A stronger than anticipated final revision to U.S. Q2 growth on Fridays went some ways to support the Fed’s first rate increase in a decade. The final GDP print was raised to +3.9% from +3.7% in the preliminary reading and +2.3% in the advance data, with the additional strength coming from the services component of consumer spending. Yield differential trading continues to provide the greenback with overall support. However, the prospect of a cooling pace of growth in Q3 is making sure that the dollar does not get to run away from its competitors just yet. For the greenback to kick on to the next stage, rate normalization is required.
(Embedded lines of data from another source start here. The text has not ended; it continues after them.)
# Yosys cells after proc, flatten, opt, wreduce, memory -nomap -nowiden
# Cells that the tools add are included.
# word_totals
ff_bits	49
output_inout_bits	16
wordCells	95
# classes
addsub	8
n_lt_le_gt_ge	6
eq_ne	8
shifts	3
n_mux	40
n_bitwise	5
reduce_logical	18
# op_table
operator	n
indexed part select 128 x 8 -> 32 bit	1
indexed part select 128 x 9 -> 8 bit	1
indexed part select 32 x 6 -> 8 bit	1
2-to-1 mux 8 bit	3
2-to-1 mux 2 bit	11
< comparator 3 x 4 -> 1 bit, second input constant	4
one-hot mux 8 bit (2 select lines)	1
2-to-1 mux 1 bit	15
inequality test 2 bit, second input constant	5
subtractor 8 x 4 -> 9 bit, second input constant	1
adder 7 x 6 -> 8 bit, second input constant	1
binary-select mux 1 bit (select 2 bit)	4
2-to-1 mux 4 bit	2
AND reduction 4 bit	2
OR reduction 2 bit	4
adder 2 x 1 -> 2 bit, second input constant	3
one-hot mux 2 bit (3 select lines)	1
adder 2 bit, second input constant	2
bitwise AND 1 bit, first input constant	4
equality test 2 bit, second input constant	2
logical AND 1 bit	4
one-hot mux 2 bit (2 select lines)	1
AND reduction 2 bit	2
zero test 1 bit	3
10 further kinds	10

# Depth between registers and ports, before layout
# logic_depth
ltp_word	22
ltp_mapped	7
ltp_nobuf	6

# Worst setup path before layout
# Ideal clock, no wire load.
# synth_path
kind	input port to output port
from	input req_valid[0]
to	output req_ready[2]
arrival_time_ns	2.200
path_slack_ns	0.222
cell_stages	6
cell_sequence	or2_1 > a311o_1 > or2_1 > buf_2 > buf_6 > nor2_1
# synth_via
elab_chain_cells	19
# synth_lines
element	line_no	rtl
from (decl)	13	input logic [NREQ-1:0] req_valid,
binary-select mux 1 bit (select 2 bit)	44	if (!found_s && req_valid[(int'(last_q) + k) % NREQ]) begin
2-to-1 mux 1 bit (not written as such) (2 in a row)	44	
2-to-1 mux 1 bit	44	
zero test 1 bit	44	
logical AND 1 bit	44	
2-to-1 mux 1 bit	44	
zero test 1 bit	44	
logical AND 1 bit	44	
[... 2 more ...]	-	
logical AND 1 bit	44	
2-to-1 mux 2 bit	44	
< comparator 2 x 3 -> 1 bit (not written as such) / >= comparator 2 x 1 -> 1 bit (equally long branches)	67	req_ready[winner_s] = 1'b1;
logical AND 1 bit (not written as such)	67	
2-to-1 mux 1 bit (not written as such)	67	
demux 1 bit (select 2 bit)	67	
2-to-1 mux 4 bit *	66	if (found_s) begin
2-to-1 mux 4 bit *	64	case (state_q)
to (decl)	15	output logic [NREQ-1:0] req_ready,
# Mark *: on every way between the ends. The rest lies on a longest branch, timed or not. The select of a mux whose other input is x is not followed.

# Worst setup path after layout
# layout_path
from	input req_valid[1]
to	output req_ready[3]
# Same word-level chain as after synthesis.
**src/rtl/gain_scale_sat_if.sv**
```systemverilog
// Valid/ready bundle for gain_scale_sat: sample+gain in, saturated result out.
// slave is the block side, master is the driver/consumer side.
interface gain_scale_sat_if #(
    parameter int A_W   = 16,
    parameter int G_W   = 16,
    parameter int OUT_W = 16
);
    logic                    in_valid;
    logic                    in_ready;
    logic signed [A_W-1:0]   in_a;
    logic        [G_W-1:0]   in_g;
    logic                    out_valid;
    logic                    out_ready;
    logic signed [OUT_W-1:0] out_y;
    logic                    out_sat;

    modport slave (
        input  in_valid, in_a, in_g, out_ready,
        output in_ready, out_valid, out_y, out_sat
    );

    modport master (
        output in_valid, in_a, in_g, out_ready,
        input  in_ready, out_valid, out_y, out_sat
    );
endinterface

```
**src/rtl/gain_scale_sat.sv**
```systemverilog
// Two-stage signed*unsigned gain, arithmetic shift and saturation.
// Define GAIN_SCALE_ROUND_EN to round half up before the shift.
module gain_scale_sat #(
    parameter int A_W   = 16,
    parameter int G_W   = 16,
    parameter int SHIFT = 8,
    parameter int OUT_W = 16
) (
    input logic             clk,
    input logic             rst_n,
    gain_scale_sat_if.slave io
);
    localparam int P_W = A_W + G_W + 1;
    localparam int S_W = P_W + 1;

    localparam logic signed [S_W-1:0] MAX_V =
        {{(S_W-OUT_W+1){1'b0}}, {(OUT_W-1){1'b1}}};
    localparam logic signed [S_W-1:0] MIN_V =
        {{(S_W-OUT_W+1){1'b1}}, {(OUT_W-1){1'b0}}};

`ifdef GAIN_SCALE_ROUND_EN
    localparam int RND_SH = (SHIFT > 0) ? SHIFT - 1 : 0;
    localparam logic signed [S_W-1:0] RND_V =
        (SHIFT > 0) ? (S_W'(1) <<< RND_SH) : '0;
`else
    localparam logic signed [S_W-1:0] RND_V = '0;
`endif

    logic signed [P_W-1:0]   prod_d;
    logic signed [P_W-1:0]   prod_q;
    logic                    s1_valid_q;
    logic                    out_valid_q;
    logic                    out_sat_d;
    logic                    out_sat_q;
    logic signed [OUT_W-1:0] out_y_d;
    logic signed [OUT_W-1:0] out_y_q;
    logic                    s1_adv;
    logic                    s2_adv;
    logic signed [S_W-1:0]   ext_s;
    logic signed [S_W-1:0]   rnd_s;
    logic signed [S_W-1:0]   shf_s;

    // Gain gets a zero MSB so it is never read as negative.
    assign prod_d = P_W'($signed(io.in_a))
                  * P_W'($signed({1'b0, io.in_g}));

    assign s2_adv = !out_valid_q || io.out_ready;
    assign s1_adv = !s1_valid_q || s2_adv;

    assign io.in_ready  = s1_adv;
    assign io.out_valid = out_valid_q;
    assign io.out_y     = out_y_q;
    assign io.out_sat   = out_sat_q;

    assign ext_s = S_W'(prod_q);
    assign rnd_s = ext_s + RND_V;
    assign shf_s = rnd_s >>> SHIFT;

    always_comb begin
        out_sat_d = 1'b0;
        out_y_d   = OUT_W'(shf_s);
        if (shf_s > MAX_V) begin
            out_sat_d = 1'b1;
            out_y_d   = OUT_W'(MAX_V);
        end else if (shf_s < MIN_V) begin
            out_sat_d = 1'b1;
            out_y_d   = OUT_W'(MIN_V);
        end
    end

    always_ff @(posedge clk or negedge rst_n) begin
        if (!rst_n) begin
            s1_valid_q <= 1'b0;
            prod_q     <= '0;
        end else if (s1_adv) begin
            s1_valid_q <= io.in_valid;
            if (io.in_valid) begin
                prod_q <= prod_d;
            end
        end
    end

    always_ff @(posedge clk or negedge rst_n) begin
        if (!rst_n) begin
            out_valid_q <= 1'b0;
            out_sat_q   <= 1'b0;
            out_y_q     <= '0;
        end else if (s2_adv) begin
            out_valid_q <= s1_valid_q;
            if (s1_valid_q) begin
                out_y_q   <= out_y_d;
                out_sat_q <= out_sat_d;
            end
        end
    end
endmodule

```
**src/flat_wrapper.sv**
```systemverilog
// flat-port wrapper written by rule: the top's interface ports become plain ports
module gain_scale_sat_flat 
#(
    parameter int A_W   = 16,
    parameter int G_W   = 16,
    parameter int SHIFT = 8,
    parameter int OUT_W = 16
)
  (clk, rst_n, io_in_valid, io_in_a, io_in_g, io_out_ready, io_in_ready, io_out_valid, io_out_y, io_out_sat);
  gain_scale_sat_if #(.A_W(A_W), .G_W(G_W), .OUT_W(OUT_W)) io_i ();
  input logic clk;
  input logic rst_n;
  input wire logic [$bits(io_i.in_valid)-1:0] io_in_valid;
  input wire logic [$bits(io_i.in_a)-1:0] io_in_a;
  input wire logic [$bits(io_i.in_g)-1:0] io_in_g;
  input wire logic [$bits(io_i.out_ready)-1:0] io_out_ready;
  output wire logic [$bits(io_i.in_ready)-1:0] io_in_ready;
  output wire logic [$bits(io_i.out_valid)-1:0] io_out_valid;
  output wire logic [$bits(io_i.out_y)-1:0] io_out_y;
  output wire logic [$bits(io_i.out_sat)-1:0] io_out_sat;
  assign io_i.in_valid = io_in_valid;
  assign io_i.in_a = io_in_a;
  assign io_i.in_g = io_in_g;
  assign io_i.out_ready = io_out_ready;
  assign io_in_ready = io_i.in_ready;
  assign io_out_valid = io_i.out_valid;
  assign io_out_y = io_i.out_y;
  assign io_out_sat = io_i.out_sat;
  gain_scale_sat #(.A_W(A_W), .G_W(G_W), .SHIFT(SHIFT), .OUT_W(OUT_W)) u_core (.clk(clk), .rst_n(rst_n), .io(io_i));
endmodule
```
--- config.mk ---
export PLATFORM = sky130hd
export DESIGN_NAME = mult_control
export DESIGN_NICKNAME = d
export VERILOG_FILES = /design/src/rtl/mult_pkg.sv /design/src/rtl/mult_control.sv
export SDC_FILE = /design/constraint.sdc
export NUM_CORES = 1
export LEC_CHECK = 0
export CORE_AREA = 5 5 42 44
export DETAILED_ROUTE_END_ITERATION = 12
export DIE_AREA = 0 0 47 49
export GPL_TIMING_DRIVEN = 0
export PLACE_DENSITY = 0.58
export SLEW_MARGIN = 10
export SYNTH_ARGS = -nofsm -noshare
export SYNTH_HDL_FRONTEND = slang
export SYNTH_SLANG_ARGS = --single-unit
--- constraint.sdc ---
create_clock -name clk -period 1.4 [get_ports clk]
set_clock_uncertainty 0.05 [all_clocks]
set_input_delay 0.42 -clock clk [delete_from_list [all_inputs] [get_ports clk]]
set_output_delay 0.42 -clock clk [all_outputs]
set_load 0.1 [all_outputs]
--- src/rtl/mult_pkg.sv ---
// Shared definitions for the 4-bit shift-and-add multiplier: controller states,
// step count and the default watchdog limit used by controller, Counter and datapath.
package mult_pkg;

   typedef enum logic [2:0] {
      S_IDLE   = 3'd0,
      S_LOAD   = 3'd1,
      S_SETTLE = 3'd2,
      S_ITER   = 3'd3,
      S_DONE   = 3'd4,
      S_ERR    = 3'd5
   } state_t;

   localparam int N_BITS      = 4;
   localparam int TIMEOUT_DEF = 15;
   localparam int TO_W_DEF    = 4;

endpackage

--- src/rtl/mult_control.sv ---
// Sequencer for the shift-and-add multiplier: drives Counter load and datapath
// add/shift strobes, offers a start/done/ack handshake and a watchdog error.
//
// state  | meaning
// IDLE   | waiting for start
// LOAD   | Counter cleared, operands loaded, accumulator cleared
// SETTLE | one dead cycle while the Counter's registered k catches up
// ITER   | one add/shift step per cycle until k, watchdog running
// DONE   | product valid, waiting for ack
// ERR    | watchdog expired before k, waiting for ack
module mult_control
   import mult_pkg::*;
#(
   parameter int TIMEOUT = TIMEOUT_DEF,
   parameter int TO_W    = TO_W_DEF
) (
   input  logic clk,
   input  logic rst_n,
   input  logic start,
   input  logic ack,
   input  logic k,
   input  logic q0,
   output logic load,
   output logic add,
   output logic shift,
   output logic busy,
   output logic done,
   output logic err
);

   localparam logic [TO_W-1:0] WD_LAST = TO_W'(TIMEOUT - 1);

   state_t          state;
   state_t          state_nxt;
   logic [TO_W-1:0] wd;
   logic [TO_W-1:0] wd_nxt;
   logic            wd_expired;

   assign wd_expired = (wd == WD_LAST);

   always_ff @(posedge clk or negedge rst_n) begin
      if (!rst_n) begin
         state <= S_IDLE;
         wd    <= '0;
      end else begin
         state <= state_nxt;
         wd    <= wd_nxt;
      end
   end

   // Strobes depend only on state (reset forces IDLE), so they drop asynchronously with rst_n.
   always_comb begin
      state_nxt = state;
      wd_nxt    = '0;
      load      = 1'b0;
      add       = 1'b0;
      shift     = 1'b0;
      busy      = 1'b0;
      done      = 1'b0;
      err       = 1'b0;
      unique case (state)
         S_IDLE: begin
            if (start) state_nxt = S_LOAD;
         end
         S_LOAD: begin
            load      = 1'b1;
            busy      = 1'b1;
            state_nxt = S_SETTLE;
         end
         S_SETTLE: begin
            busy      = 1'b1;
            state_nxt = S_ITER;
         end
         S_ITER: begin
            busy = 1'b1;
            if (k) begin
               state_nxt = S_DONE;
            end else begin
               shift  = 1'b1;
               add    = q0;
               wd_nxt = wd + 1'b1;
               // the step of the expiring cycle still fires
               if (wd_expired) begin
                  state_nxt = S_ERR;
                  wd_nxt    = '0;
               end
            end
         end
         S_DONE: begin
            done = 1'b1;
            if (ack) state_nxt = S_IDLE;
         end
         S_ERR: begin
            err = 1'b1;
            if (ack) state_nxt = S_IDLE;
         end
         default: begin
            state_nxt = S_IDLE;
         end
      endcase
   end

endmodule
`config.mk`:
```
export PLATFORM = sky130hd
export DESIGN_NAME = flag_branch_unit_flat
export DESIGN_NICKNAME = d
export VERILOG_FILES = /design/src/rtl/flag_branch_unit_if.sv /design/src/rtl/flag_branch_unit.sv /design/src/flat_wrapper.sv
export SDC_FILE = /design/constraint.sdc
export NUM_CORES = 1
export LEC_CHECK = 0
export ABC_AREA = 1
export BUFFER_PORTS_ARGS = -buffer_cell sky130_fd_sc_hd__buf_2
export CAP_MARGIN = 10
export CORE_MARGIN = 2
export CORE_UTILIZATION = 45
export CTS_CLUSTER_DIAMETER = 30
export DETAILED_ROUTE_END_ITERATION = 8
export GPL_TIMING_DRIVEN = 0
export PLACE_DENSITY_LB_ADDON = 0.1
export SYNTH_ARGS = -nofsm -noshare
export SYNTH_HDL_FRONTEND = slang
export SYNTH_SLANG_ARGS = --single-unit
export TNS_END_PERCENT = 5
```
`constraint.sdc`:
```
create_clock -name clk -period 4.7 [get_ports clk]
set_input_delay 0.235 -clock clk [delete_from_list [all_inputs] [get_ports clk]]
set_output_delay 0.235 -clock clk [all_outputs]
set_load 0.05 [all_outputs]
```
--- src/rtl/atm_timeout_pkg.sv ---
// Shared types for the ATM session inactivity timeout controller.
// State encoding doubles as the externally visible phase code.
package atm_timeout_pkg;

  localparam int CNT_W = 32;

  typedef enum logic [2:0] {
    S_IDLE  = 3'd0,
    S_PIN   = 3'd1,
    S_MENU  = 3'd2,
    S_CASH  = 3'd3,
    S_WARN  = 3'd4,
    S_EJECT = 3'd5
  } state_t;

  typedef enum logic [1:0] {
    CAUSE_NONE = 2'd0,
    CAUSE_PIN  = 2'd1,
    CAUSE_MENU = 2'd2,
    CAUSE_CASH = 2'd3
  } cause_t;

  function automatic logic is_timed(state_t s);
    return (s == S_PIN) || (s == S_MENU) ||
           (s == S_CASH) || (s == S_WARN);
  endfunction

endpackage

--- src/rtl/atm_cycle_counter.sv ---
// Saturating cycle counter with a combinational expiry compare.
// Expiry fires when the count reaches limit-1.
module atm_cycle_counter #(
  parameter int CNT_W = atm_timeout_pkg::CNT_W
) (
  input  logic             clk,
  input  logic             rst,
  input  logic             clear,
  input  logic             enable,
  input  logic [CNT_W-1:0] limit,
  output logic             expired
);

  logic [CNT_W-1:0] count;

  always_ff @(posedge clk) begin
    if (!rst) begin
      count <= '0;
    end else if (clear) begin
      count <= '0;
    end else if (enable && (count != '1)) begin
      count <= count + 1'b1;
    end
  end

  assign expired = (count == (limit - 1'b1));

endmodule
[src/rtl/ps2_host_tx.sv]
// PS/2 host-to-device transmitter: inhibit, request-to-send, 11-bit frame, ack check.
// Optional watchdog on the whole transfer: define PS2_TX_TIMEOUT_EN.
module ps2_host_tx #(
  parameter int INHIBIT_CYCLES = 10000,
  parameter int TIMEOUT_CYCLES = 2000000
) (
  input  logic       clk,
  input  logic       rst,
  input  logic       ps2_clk_in,
  input  logic       ps2_data_in,
  output logic       ps2_clk_oe,
  output logic       ps2_data_oe,
  input  logic [7:0] tx_data,
  input  logic       tx_valid,
  output logic       tx_ready,
  output logic       tx_done,
  output logic       tx_err
);

  localparam int IW = $clog2(INHIBIT_CYCLES + 1);

  localparam logic [2:0] S_IDLE    = 3'd0;
  localparam logic [2:0] S_INHIBIT = 3'd1;
  localparam logic [2:0] S_RTS     = 3'd2;
  localparam logic [2:0] S_SHIFT   = 3'd3;
  localparam logic [2:0] S_ACK     = 3'd4;
  localparam logic [2:0] S_WAIT    = 3'd5;

  logic [2:0]    state;
  logic          clk_s1;
  logic          clk_s2;
  logic          clk_s3;
  logic          data_s1;
  logic          data_s2;
  logic          fall;
  logic [IW-1:0] inh_cnt;
  logic [3:0]    edge_cnt;
  logic [7:0]    shreg;
  logic          parity;
  logic          wd_hit;

  assign fall     = clk_s3 & ~clk_s2;
  assign tx_ready = (state == S_IDLE) & ~rst;

  // Two-flop synchronizers plus a third clock stage for edge detection.
  always_ff @(posedge clk) begin
    if (rst) begin
      clk_s1  <= 1'b1;
      clk_s2  <= 1'b1;
      clk_s3  <= 1'b1;
      data_s1 <= 1'b1;
      data_s2 <= 1'b1;
    end else begin
      clk_s1  <= ps2_clk_in;
      clk_s2  <= clk_s1;
      clk_s3  <= clk_s2;
      data_s1 <= ps2_data_in;
      data_s2 <= data_s1;
    end
  end

`ifdef PS2_TX_TIMEOUT_EN
  localparam int TW = $clog2(TIMEOUT_CYCLES + 1);

  logic [TW-1:0] wd_cnt;

  // Watchdog counts from the accept edge while any transfer is active.
  always_ff @(posedge clk) begin
    if (rst || state == S_IDLE) begin
      wd_cnt <= '0;
    end else begin
      wd_cnt <= wd_cnt + 1'b1;
    end
  end

  assign wd_hit = (state != S_IDLE) &&
                  (wd_cnt == TW'(TIMEOUT_CYCLES - 1));
`else
  // No watchdog; the parameter is only referenced so it stays in the interface.
  assign wd_hit = (TIMEOUT_CYCLES < 0);
`endif

  // Transfer sequencer driving the open-drain enables and status pulses.
  always_ff @(posedge clk) begin
    if (rst) begin
      state       <= S_IDLE;
      ps2_clk_oe  <= 1'b0;
      ps2_data_oe <= 1'b0;
      tx_done     <= 1'b0;
      tx_err      <= 1'b0;
      inh_cnt     <= '0;
      edge_cnt    <= '0;
      shreg       <= '0;
      parity      <= 1'b0;
    end else begin
      tx_done <= 1'b0;
      tx_err  <= 1'b0;
      if (wd_hit) begin
        state       <= S_IDLE;
        ps2_clk_oe  <= 1'b0;
        ps2_data_oe <= 1'b0;
        tx_err      <= 1'b1;
      end else begin
        unique case (state)
          S_IDLE: begin
            if (tx_valid) begin
              shreg       <= tx_data;
              parity      <= ~^tx_data;
              inh_cnt     <= '0;
              ps2_clk_oe  <= 1'b1;
              ps2_data_oe <= 1'b0;
              state       <= S_INHIBIT;
            end
          end
          S_INHIBIT: begin
            if (inh_cnt == IW'(INHIBIT_CYCLES - 1)) begin
              ps2_clk_oe  <= 1'b0;
              ps2_data_oe <= 1'b1;
              state       <= S_RTS;
            end else begin
              inh_cnt <= inh_cnt + 1'b1;
            end
          end
          S_RTS: begin
            edge_cnt <= '0;
            state    <= S_SHIFT;
          end
          S_SHIFT: begin
            if (fall) begin
              edge_cnt <= edge_cnt + 1'b1;
              if (edge_cnt < 4'd8) begin
                ps2_data_oe <= ~shreg[edge_cnt[2:0]];
              end else if (edge_cnt == 4'd8) begin
                ps2_data_oe <= ~parity;
              end else begin
                ps2_data_oe <= 1'b0;
                state       <= S_ACK;
              end
            end
          end
          S_ACK: begin
            if (fall) begin
              if (data_s2) begin
                tx_err <= 1'b1;
                state  <= S_IDLE;
              end else begin
                state <= S_WAIT;
              end
            end
          end
          S_WAIT: begin
            if (clk_s2 && data_s2) begin
              tx_done <= 1'b1;
              state   <= S_IDLE;
            end
          end
          default: begin
            state <= S_IDLE;
          end
        endcase
      end
    end
  end

endmodule
[config.mk]
export PLATFORM = sky130hd
export DESIGN_NAME = ps2_host_tx
export DESIGN_NICKNAME = d
export VERILOG_FILES = /design/src/rtl/ps2_host_tx.sv
export SDC_FILE = /design/constraint.sdc
export NUM_CORES = 1
export LEC_CHECK = 0
export ABC_AREA = 1
export BUFFER_PORTS_ARGS = -buffer_cell sky130_fd_sc_hd__clkbuf_2
export CAP_MARGIN = 10
export CORE_UTILIZATION = 40
export CTS_BUF_LIST = sky130_fd_sc_hd__clkbuf_4 sky130_fd_sc_hd__clkbuf_8 sky130_fd_sc_hd__clkbuf_16
export DETAILED_ROUTE_END_ITERATION = 10
export GPL_TIMING_DRIVEN = 0
export SETUP_SLACK_MARGIN = 0.15
export SLEW_MARGIN = 25
export SYNTH_ARGS = -nofsm -noshare
export SYNTH_HDL_FRONTEND = slang
export SYNTH_SLANG_ARGS = --single-unit
[constraint.sdc]
create_clock -name clk -period 2.12 [get_ports clk]
set_clock_uncertainty 0.15 [all_clocks]
set_input_delay 0.318 -clock clk [delete_from_list [all_inputs] [get_ports clk]]
set_output_delay 0.318 -clock clk [all_outputs]
set_load 0.005 [all_outputs]
==> metrics <==
EDFF count, synth=0; met3 usage=3.57%; Sink Count=39; Fin. Hold Viols=0; DR vias=1965; H-tree depth=2; Buffers on Ports=16; Main synth FF type=dfxtp_1; Tcrit/Tclk final=86.4%; Remaining DRCs=0; area occupied by multi-input gates=1180 sq um; WL per Instance=11.4 um; Crit. End Element=flop; met2 usage=30.6%; static leakage=1.00 nW; most common cell in the netlist=nand2_1; # diodes=0; drt via density=4.77; vias in the first global route=1787; Tmin final=1.83 ns; Die H=75.8 um; crit path launch type=flop; share of layout cells above drive strength 1=18.7%; Reg area=782 sq um; max-slew violations=0; DR pass1 iterations=5; Slew headroom=71.9%; Crit Path Class=reg2reg; estimated wirelength of the detail-placed design=3580 um; Synth top area share=35.8%; met1 GRT Util=24.9%; CP required=2.20 ns; Post-synth ARST share=0%; sequential fraction of the synthesis area=35.8%; GRT Max-Usage Layer=met2; FF+latch count, synth=39; GPL Wtd Cong=0.830; Worst-Skew Late Latency=0.30 ns; Die Wd=75.8 um; fillers=544; Post-DRT Antenna Nets=0; area grow syn2layout=12.4%; Max-Cap Viols=0; Die ar.=5750 sq um; top cells by area, synth=dfxtp_1, nand2_1, nor2_1, inv_1, nand3_1; Initial Util=42.2%; num rows=26; CTS Buffer Depth=2; top post-synthesis cells by count=nand2_1, nor2_1, dfxtp_1; Mapped Cells=318; # setup viols final=0; post-synth top area cell=dfxtp_1; Mapped Avg Cell Area=6.86 sq um; cts hold-fix bufs=0; Final #Nets=357; CP Max Fanout=7; total congestion overflow=0; register clock-pin slew on the reported worst setup and hold paths=0.08 ns; initial antenna violation count=0; Fmax achieved=546 MHz; synthesized cell area=2180 sq um; first-pass GRT wire length=8170 um; WP data arrival=1.91 ns; I/O pin cnt=18; CORE AREA=5170 sq um; clock root buffer=clkbuf_8; YS warnings=0; setup_tns=0 ns; Tightest Pin Transition=0.422 ns; dpl ws=0.207 ns; slack of the critical path=0.289 ns; Tot GR Track Use=18.9%; Num CTS Buffers=5; pin count of the biggest net entering global routing=14; PD cells=998 nW/um^2; RSZ-0062 raised after global routing=false; initial DRC count=88; Max IR drop VDD=0.000770 V; Netlist cell types=33; final wirelength=4720 um; hold crit path type=in2reg; CTS tree=built; synthesized net count=334; status=finished, final reports clean
flip-flops by register name (all words and copies together) (netlist names), 3 cells and up:
register	cells
inh_cnt	14
shreg	8
edge_cnt	4
state	3
layer usage:
layer,vias to the layer above,share of wire (%)
met4,0,1.4
met3,7,4.4
met1,855,49
met2,43,46
li1,1060,-
met5,-,0
through the flow:
| step | instances | hold WS [ns] | instance area (sq um) | power [W] | util [%] |
|---|---|---|---|---|---|
| floorplan | 318 | 0.239 | 2180 | 0.00169 | - |
| global placement | 404 | 0.242 | 2350 | 0.00191 | 45.4 |
| detailed placement | 404 | 0.249 | 2350 | 0.00192 | 45.4 |
| CTS | 412 | 0.0444 | 2450 | 0.00247 | 47.3 |
| global route | 412 | 0.0477 | 2450 | 0.00263 | 47.4 |
| finish | 412 | 0.0524 | 2450 | 0.00245 | 47.4 |
cells by family (layout without fill, tap and decap cells):
kind of cell               after synthesis  in the layout  share of synthesized area, %
AOI/OAI and AO/OA                       41             41                          10.8
xor gates and xnor gates                 9              9                          3.61
adders and majority gates                3              3                          1.72
buffers and inverters                   52             76                          10.3
DFF                                     39             39                          35.8
and+or+nand+nor                        174            174                          37.8
report_power, final:
group	internal [W]	total (W)	switching, W	leakage (nW)
clock	0.000266	0.000559	0.000293	0.0474
sequential	0.000843	0.000928	0.0000845	0.319
combinational	0.000345	0.000961	0.000616	0.636
layout by cell type, fill, tap and decap left out, types with 4 or more instances in the layout:
cell and count:
o21ai_0 15, nor2_1 50, xnor2_1 6, or2_2 4
nand3_1 23, nand4_1 8, nor3_1 8, nand2_1 63
a21oi_1 15, inv_2 6, a21oi_2 6, nand2_4 5
clkbuf_2 17, clkbuf_8 6, inv_1 37, dfxtp_1 38
path summary, 6_finish.rpt:
kind / depth (start not counted) / endpoint / startpoint / slack [ns]
setup / recovery: 11 / state[0] / edge_cnt[1] / 0.29
hold / removal: 2 / data_s1 / ps2_data_in / 0.05
setup reg to reg: 11 / state[0] / edge_cnt[1] / 0.29
hold reg to reg: 1 / data_s2 / data_s1 / 0.26
timing repair:
action	in CTS	in global routing
setup endpoints to repair	0	5
resized for setup	0	4
setup buffers	0	0
area by class of cell:
class	instances	share of cell area, %
clock buffer	6	3.37
buffer	7	1.99
inverter	45	7.19
timing repair buffer	16	3.27
tap	70	3.57
multi-input combinational	227	48.1
sequential	39	31.9
clock inverter	2	0.663
critical path, cell delays in order (launching register included):
cell     delay (ns)
dfxtp_1        0.48
inv_1          0.10
ha_1           0.18
nand2_1        0.06
nand2_1        0.05
nand2_1        0.10
inv_1          0.05
nor2_1         0.23
nand4_4        0.16
nand2_1        0.09
nand2_1        0.05
nor2_1         0.09
Power figures use the tool's default switching activity.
U.S Political impasse could become a Q4 problem: Under intense pressure from conservative GOP members, U.S House Speaker John Boehner will leave Congress next month. The annual threat of a U.S government shutdown was again on the cards. With Boehner’s departure, for now it ensures a short-term funding resolution will be passed. However, in the medium term, there are fears in the market that a more conservative “speaker” may use the upcoming debt ceiling issue to force a governmental shutdown in late Q4. If so, this will have negative implications for the U.S economy and the Fed’s policy objectives.
Lagarde not so sure anymore: Over the weekend, the IMF’s head, Ms. Lagarde effectively flagged a downgrade to global growth, calling the +3.3% 2015 GDP objective set three-months ago no longer “realistic.” She said developing economies’ growth is picking up, however, emerging markets are slowing at a faster pace. The twin challenges of China and the Fed have certainly intensified the fall of EM currencies. The spotlight is now firmly on the weakest economies central banks to be aggressively proactive. Investors should expect EM Central Bankers to become more aggressive to stem regional capital outflows.
Advance economies are not immune to negative sentiment: Global equities remain under pressure as concerns over China continue. Overnight, published reports indicate that Chinese industrial profits contracted by their largest amount in a number of years, with the Stats Bureau blaming rising input costs and the decline in the Yuan. A marked slowdown in the world’s second largest economy continues to be the reason why the market is prudently adjusting global growth forecasts downwards and reason enough why fixed income dealers remain at odds with the Fed’s rate normalization timetable.
Political event risk is getting louder: Escalating Syria standoff brought forth notable weekend developments and commentary. France is expanding its campaign against ISIS to Syria from Iraq. While Russia’s Putin is seeking a “coordinated framework” to fight ISIS.